I’ve always loved the Australian cricket side. I grew up with Healy, Boon, McDermott, Taylor, Slater – legends of the game, loveable larrikins who paved the way for one of the most dominant sporting sides the world has ever seen through the late 1990s and early 2000s. My summers were a staple of cricket on TV, running outside to play in the backyard with my brother until it got too hot before heading back inside to watch it on TV. As a 10-year-old we were shepherded in to the school library to watch the final session of the Sheffield Shield final in 1995 – a seminal moment for any Queenslander after 63 years of coming up empty.

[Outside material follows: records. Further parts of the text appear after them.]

[config.mk]
export PLATFORM = sky130hd
export DESIGN_NAME = asym_fifo_ctrl
export DESIGN_NICKNAME = d
export VERILOG_FILES = /design/src/rtl/asym_fifo_pkg.sv /design/src/rtl/asym_ram_w2r.sv /design/src/rtl/asym_fifo_ctrl.sv
export SDC_FILE = /design/constraint.sdc
export NUM_CORES = 2
export LEC_CHECK = 0
export CAP_MARGIN = 20
export CORE_UTILIZATION = 45
export DETAILED_ROUTE_END_ITERATION = 12
export HOLD_SLACK_MARGIN = 0.05
export MAX_ROUTING_LAYER = met4
export SLEW_MARGIN = 40
export SYNTH_ARGS = -nofsm -noshare
export SYNTH_HDL_FRONTEND = slang
export SYNTH_HIERARCHICAL = 1
export SYNTH_SLANG_ARGS = --single-unit
[constraint.sdc]
create_clock -name clk -period 7.5 [get_ports clk]
set_input_delay 2.25 -clock clk [delete_from_list [all_inputs] [get_ports clk]]
set_output_delay 2.25 -clock clk [all_outputs]
set_load 0.01 [all_outputs]
### config.mk
export PLATFORM = sky130hd
export DESIGN_NAME = spice_node_integrator
export DESIGN_NICKNAME = d
export VERILOG_FILES = /design/src/rtl/spice_node_integrator.sv
export SDC_FILE = /design/constraint.sdc
export NUM_CORES = 1
export LEC_CHECK = 0
export BUFFER_PORTS_ARGS = -buffer_cell sky130_fd_sc_hd__buf_4
export CORE_MARGIN = 10
export CORE_UTILIZATION = 24
export CTS_CLUSTER_DIAMETER = 120
export DETAILED_ROUTE_END_ITERATION = 12
export GPL_TIMING_DRIVEN = 0
export HOLD_SLACK_MARGIN = 0.06
export PLACE_DENSITY = 0.51
export SYNTH_ARGS = -nofsm -noshare
export SYNTH_HDL_FRONTEND = slang
export SYNTH_SLANG_ARGS = --single-unit
### constraint.sdc
create_clock -name eclk -period 8.1 [get_ports eclk]
set_input_delay 1.62 -clock eclk [delete_from_list [all_inputs] [get_ports eclk]]
set_output_delay 1.62 -clock eclk [all_outputs]
set_load 0.03 [all_outputs]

Steve Waugh’s ‘mental disintegration’ tactics never sat well with me. Maybe that’s just my personality, but I believe in ‘if you can’t say something nice, don’t say anything at all’. I loved Matthew Hayden but hated his reputation as a snarling, foul-mouthed sledger on the field. I hated supporting the ‘ugly Australians’, and breathed a sigh of relief when other teams made themselves unlikable, for example, India with the ‘Monkeygate’ scandal in 2008. When captaining a lower grade club side a ‘no dickhead’ policy was firmly in place, sledging the opposition was not accepted.
A depressing regression
Things seemed to have died down a little on the front – the New Zealand side under Brendon McCullum and then Kane Williamson became the darlings of world cricket by playing an attractive style with a nice guy mentality, and that seemed to catch on. So, the downhill slide of the Australians over the recent Ashes and now against South Africa has been depressing. Comments from Steve Smith about Australians needing to play aggressive cricket to play at their best are fine, but aggressive need not include mouthing obscenities at the opposition. One look at Dave Warner’s face after AB de Villiers was run out in the Durban Test and the tirade of abuse he directed at Aiden Markram will tell you that this is way past aggression – it’s ugly, it’s unnecessary, and it has to stop. If that is the behaviour that these players need to play at the best the there are serious engrained problems within the team.
And now the ball tampering. I have no words left to describe it. Can anyone else remember the vitriol that was directed towards Faf du Plessis after he was suspended ahead of the Adelaide Test in 2016 for ball tampering? Believe me, what Cameron Bancroft has done, in cahoots with Smith and other senior players, is far worse. Smith has said ‘we’ll learn from it, and get past it’. While I admire that they have come clean straight away, I’m sorry Steve, but you were CHEATING. You weren’t just breaking the spirit of the game, you and your players literally broke the laws of the game. This is not something to just get past, this is shaking the moral fabric of the belief that the Australian public has in its team. This from the side who is apparently the keeper of the ‘line’ for on-field behaviour, and heaven help anyone who isn’t Australian who crosses that imaginary line. This from a side who’s coach was quoted ahead of the 2013/14 Ashes: “from my point of view I just hope the Australian public give it to (Stuart Broad) right from the word go for the whole summer and I hope he cries and he goes home,” regarding Broad not walking when edging to slip during the 2013 Ashes in England. Is there little wonder there is no sympathy from the rest of the world for the situation they now find themselves in?
An ugly image
All this is juxtaposed to the wonderful 2019 World Cup qualifying tournament that is about the finish in Zimbabwe. Leaving aside the criminal decision from the ICC to reduce the World Cup to just 10 sides (that is a whole other rant), the cricket has been meaningful, entertaining and played in good spirits by sides whose livelihoods and status as a cricketing nation were literally on the line in every match – a beacon amongst the endless and pointless bilateral series played between the top cricket nations.
So Steve, I won’t be just getting past this. Until you and your side make some serious changes, I think I’ll be supporting Ireland, or Nepal, or Scotland, or Hong Kong, or yes, even New Zealand – teams that play the game in a way that makes me want to watch them, and how I believe a team should behave. Sport should inspire, encourage, foster relationships and bring communities together, provide role models – this Australian side is doing none of that.